As cooperativas financeiras não têm fins lucrativos e os associados são usuários dos produtos e serviços e donos do empreendimento, tendo participação nas decisões e na divisão dos resultados alcançados pela instituição.

Números

O cooperativismo está presente em cerca de 100 países e, segundo o Anuário do Cooperativismo Brasileiro 2019, divulgado pela OCB (Organização das Cooperativas Brasileiras), em todo o mundo, as cooperativas contabilizam 1,2 bilhão de associados e empregam 280 milhões de colaboradores.
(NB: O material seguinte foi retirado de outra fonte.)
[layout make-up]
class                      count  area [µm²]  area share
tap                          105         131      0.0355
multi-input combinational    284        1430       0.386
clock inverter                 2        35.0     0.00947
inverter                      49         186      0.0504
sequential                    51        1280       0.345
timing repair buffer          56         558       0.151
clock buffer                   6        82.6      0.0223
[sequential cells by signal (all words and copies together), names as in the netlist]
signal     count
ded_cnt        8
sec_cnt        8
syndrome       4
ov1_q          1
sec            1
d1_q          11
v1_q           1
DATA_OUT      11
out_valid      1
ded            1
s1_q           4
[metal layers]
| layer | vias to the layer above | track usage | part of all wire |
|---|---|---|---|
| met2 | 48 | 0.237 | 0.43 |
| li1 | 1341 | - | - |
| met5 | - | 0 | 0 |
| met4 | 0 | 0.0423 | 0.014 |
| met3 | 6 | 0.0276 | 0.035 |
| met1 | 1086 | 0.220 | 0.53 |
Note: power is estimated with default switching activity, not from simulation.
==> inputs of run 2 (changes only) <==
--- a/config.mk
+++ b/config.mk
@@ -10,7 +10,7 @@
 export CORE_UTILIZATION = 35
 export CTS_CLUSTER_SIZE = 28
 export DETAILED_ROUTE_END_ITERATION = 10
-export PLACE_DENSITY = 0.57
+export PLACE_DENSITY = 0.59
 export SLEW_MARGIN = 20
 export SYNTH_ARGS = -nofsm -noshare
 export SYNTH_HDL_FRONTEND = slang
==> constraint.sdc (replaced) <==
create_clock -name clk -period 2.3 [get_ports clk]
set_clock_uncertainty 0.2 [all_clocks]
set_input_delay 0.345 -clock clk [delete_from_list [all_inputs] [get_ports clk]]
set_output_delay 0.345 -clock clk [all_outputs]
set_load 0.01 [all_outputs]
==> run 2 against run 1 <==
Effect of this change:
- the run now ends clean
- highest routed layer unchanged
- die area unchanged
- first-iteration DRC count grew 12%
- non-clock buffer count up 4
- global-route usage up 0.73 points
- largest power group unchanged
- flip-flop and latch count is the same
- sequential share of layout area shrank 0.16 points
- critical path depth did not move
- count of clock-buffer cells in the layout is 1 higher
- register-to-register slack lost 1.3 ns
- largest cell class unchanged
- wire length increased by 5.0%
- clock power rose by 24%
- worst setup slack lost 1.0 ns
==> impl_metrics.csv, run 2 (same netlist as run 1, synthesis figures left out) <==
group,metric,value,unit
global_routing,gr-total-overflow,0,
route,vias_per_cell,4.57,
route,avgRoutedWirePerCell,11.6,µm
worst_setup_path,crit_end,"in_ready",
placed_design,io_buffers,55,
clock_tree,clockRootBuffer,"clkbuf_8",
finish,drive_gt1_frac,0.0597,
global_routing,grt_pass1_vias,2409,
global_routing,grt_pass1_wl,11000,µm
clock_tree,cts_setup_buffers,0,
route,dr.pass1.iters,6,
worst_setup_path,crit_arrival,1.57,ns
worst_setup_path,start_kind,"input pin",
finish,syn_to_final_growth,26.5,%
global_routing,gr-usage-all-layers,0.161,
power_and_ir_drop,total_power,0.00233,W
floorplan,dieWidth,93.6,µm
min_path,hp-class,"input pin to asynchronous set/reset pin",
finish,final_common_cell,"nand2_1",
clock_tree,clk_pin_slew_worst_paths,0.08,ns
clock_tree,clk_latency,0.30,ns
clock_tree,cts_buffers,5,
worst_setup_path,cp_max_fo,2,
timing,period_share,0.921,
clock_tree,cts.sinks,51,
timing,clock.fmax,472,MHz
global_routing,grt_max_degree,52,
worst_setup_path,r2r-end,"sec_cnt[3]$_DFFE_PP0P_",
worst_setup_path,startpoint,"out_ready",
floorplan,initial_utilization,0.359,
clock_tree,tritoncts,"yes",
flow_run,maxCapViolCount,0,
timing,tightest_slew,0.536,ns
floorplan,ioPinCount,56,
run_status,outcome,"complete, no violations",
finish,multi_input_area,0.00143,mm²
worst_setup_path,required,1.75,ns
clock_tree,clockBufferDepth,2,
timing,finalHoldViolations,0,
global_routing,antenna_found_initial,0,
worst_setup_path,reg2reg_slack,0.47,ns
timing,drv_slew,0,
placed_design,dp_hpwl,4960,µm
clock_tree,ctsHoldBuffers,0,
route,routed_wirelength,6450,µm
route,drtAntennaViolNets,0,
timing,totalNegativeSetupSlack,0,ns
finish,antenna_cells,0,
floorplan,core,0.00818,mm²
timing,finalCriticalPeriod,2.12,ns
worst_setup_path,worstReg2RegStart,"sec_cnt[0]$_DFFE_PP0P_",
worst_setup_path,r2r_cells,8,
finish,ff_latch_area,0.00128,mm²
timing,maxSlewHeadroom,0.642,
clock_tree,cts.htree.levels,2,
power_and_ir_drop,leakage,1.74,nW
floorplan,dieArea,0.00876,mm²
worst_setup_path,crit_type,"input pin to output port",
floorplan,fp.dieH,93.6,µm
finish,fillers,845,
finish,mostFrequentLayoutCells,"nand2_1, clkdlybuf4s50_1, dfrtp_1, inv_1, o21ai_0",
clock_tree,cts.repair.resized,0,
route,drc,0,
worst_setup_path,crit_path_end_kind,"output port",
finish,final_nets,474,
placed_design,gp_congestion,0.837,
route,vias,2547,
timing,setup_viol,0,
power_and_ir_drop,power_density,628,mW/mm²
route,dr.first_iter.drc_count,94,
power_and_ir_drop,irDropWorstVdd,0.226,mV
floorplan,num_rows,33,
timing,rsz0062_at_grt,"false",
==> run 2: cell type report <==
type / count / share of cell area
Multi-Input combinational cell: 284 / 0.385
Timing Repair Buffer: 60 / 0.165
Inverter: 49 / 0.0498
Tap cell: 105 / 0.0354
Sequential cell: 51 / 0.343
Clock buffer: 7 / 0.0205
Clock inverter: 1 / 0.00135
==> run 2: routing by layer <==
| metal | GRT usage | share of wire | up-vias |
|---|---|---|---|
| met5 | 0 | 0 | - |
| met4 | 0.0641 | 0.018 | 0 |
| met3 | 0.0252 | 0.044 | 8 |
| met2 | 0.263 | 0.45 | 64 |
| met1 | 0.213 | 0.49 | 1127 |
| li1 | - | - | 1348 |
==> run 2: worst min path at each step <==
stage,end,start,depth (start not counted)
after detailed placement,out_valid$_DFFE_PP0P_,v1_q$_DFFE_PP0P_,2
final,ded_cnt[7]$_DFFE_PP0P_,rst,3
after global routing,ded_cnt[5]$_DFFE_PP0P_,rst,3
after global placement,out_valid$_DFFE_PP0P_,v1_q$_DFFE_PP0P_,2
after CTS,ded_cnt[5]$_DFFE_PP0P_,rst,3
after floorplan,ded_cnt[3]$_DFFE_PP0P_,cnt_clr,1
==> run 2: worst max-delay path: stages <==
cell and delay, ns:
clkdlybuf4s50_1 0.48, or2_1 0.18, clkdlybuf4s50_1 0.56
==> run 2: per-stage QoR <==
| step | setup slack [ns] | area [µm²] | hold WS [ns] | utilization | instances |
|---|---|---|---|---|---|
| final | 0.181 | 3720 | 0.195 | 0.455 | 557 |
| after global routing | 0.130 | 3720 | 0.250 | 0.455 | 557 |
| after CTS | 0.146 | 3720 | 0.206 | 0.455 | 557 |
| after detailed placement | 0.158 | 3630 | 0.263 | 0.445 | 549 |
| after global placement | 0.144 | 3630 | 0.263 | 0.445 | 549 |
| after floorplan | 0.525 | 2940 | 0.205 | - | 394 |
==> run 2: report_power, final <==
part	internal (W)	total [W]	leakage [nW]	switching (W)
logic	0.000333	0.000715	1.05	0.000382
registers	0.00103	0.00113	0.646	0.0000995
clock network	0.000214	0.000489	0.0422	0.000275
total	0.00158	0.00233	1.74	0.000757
No Brasil, 5,2% da população é associada a uma cooperativa financeira. Nos Estados Unidos, esse número chega a 52,87%, de acordo com os dados mais recentes da Confebras (Confederação Brasileira das Cooperativas de Crédito).
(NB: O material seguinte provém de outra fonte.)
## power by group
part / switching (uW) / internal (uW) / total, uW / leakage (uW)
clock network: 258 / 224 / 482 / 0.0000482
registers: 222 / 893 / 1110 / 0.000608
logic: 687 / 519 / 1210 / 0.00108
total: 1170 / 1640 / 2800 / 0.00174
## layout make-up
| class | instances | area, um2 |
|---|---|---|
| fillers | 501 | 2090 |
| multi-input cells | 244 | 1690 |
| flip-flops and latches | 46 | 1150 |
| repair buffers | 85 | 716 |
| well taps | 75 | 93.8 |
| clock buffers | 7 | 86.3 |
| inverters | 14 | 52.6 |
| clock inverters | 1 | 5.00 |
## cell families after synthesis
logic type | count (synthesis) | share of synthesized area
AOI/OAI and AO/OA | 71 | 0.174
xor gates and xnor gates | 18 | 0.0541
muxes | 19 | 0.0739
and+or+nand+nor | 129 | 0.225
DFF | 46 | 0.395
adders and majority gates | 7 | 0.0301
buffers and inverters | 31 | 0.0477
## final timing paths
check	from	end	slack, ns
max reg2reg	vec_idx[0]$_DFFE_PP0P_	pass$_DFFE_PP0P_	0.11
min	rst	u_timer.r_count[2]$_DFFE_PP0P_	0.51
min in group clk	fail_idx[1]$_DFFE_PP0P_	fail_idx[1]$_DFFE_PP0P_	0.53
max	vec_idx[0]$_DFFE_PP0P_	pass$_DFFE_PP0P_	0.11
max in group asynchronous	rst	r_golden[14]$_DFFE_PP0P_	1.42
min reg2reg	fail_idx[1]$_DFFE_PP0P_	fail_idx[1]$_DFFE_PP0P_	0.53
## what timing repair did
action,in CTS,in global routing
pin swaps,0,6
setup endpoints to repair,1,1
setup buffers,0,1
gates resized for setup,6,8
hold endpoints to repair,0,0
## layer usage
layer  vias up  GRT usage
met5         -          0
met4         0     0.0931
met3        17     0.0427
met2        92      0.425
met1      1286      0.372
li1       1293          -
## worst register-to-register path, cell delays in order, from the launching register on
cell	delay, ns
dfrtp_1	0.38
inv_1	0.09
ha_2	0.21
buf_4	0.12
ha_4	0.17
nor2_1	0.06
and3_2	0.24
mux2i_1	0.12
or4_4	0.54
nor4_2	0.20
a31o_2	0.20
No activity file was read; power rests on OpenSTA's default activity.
Na Alemanha, as instituições financeiras cooperativistas administram quase US$ 700 bilhões em ativos. No Canadá são US$ 311 bilhões em ativos, na França, esse montante supera os US$ 4 trilhões. No Brasil, esse valor é de apenas US$ 77 bilhões.
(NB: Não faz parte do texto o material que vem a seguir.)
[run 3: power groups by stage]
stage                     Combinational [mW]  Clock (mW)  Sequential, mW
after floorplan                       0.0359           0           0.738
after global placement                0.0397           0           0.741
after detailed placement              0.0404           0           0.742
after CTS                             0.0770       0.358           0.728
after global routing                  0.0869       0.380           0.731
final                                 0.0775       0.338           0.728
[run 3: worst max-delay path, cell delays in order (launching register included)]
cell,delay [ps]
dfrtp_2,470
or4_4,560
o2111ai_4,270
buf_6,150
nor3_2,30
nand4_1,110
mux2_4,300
Banco do Brasil estimula crescimento

Para estimular o aumento do cooperativismo de crédito no Brasil, o governo adotou como meta aumentar de 9% para 20%, até 2022, a participação de mercado das cooperativas nas linhas de crédito em que são competitivas. Entre elas estão: crédito pessoal não consignado, crédito rural e capital de giro para empresas. A estimativa foi apresentada em fevereiro pelo diretor de Fiscalização do BC (Banco do Brasil), Paulo Souza. A mudança ajuda a aumentar a concorrência com bancos e diminuir os juros para empresas e o consumidor final.

Até 2022, o BC espera que os cooperados concentrem 40% do crédito tomado nas cooperativas. A estimativa é que essas medidas levem o total de ativos dessas instituições de R$ 296 bilhões em 2019 para R$ 545 bilhões em 2022.

Em entrevista ao UOL, Paulo Souza afirmou que o Brasil possui 916 cooperativas de crédito e 10,1 milhões de cooperados. “Se as cooperativas fossem uma única instituição financeira, já seriam o sexto maior banco do Brasil. Atualmente, representam 5% dos depósitos de todo o sistema financeiro. Na França, são 60% e, na Holanda, 39%. Há espaço para crescer no Brasil”, afirmou.

Conforme o BC, atualmente, as cooperativas de crédito estão presentes em 2.600 municípios, mas a participação nas regiões Norte e Nordeste ainda é pequena. A meta é aumentar de 13% para 25% o percentual de municípios atendidos nessas regiões.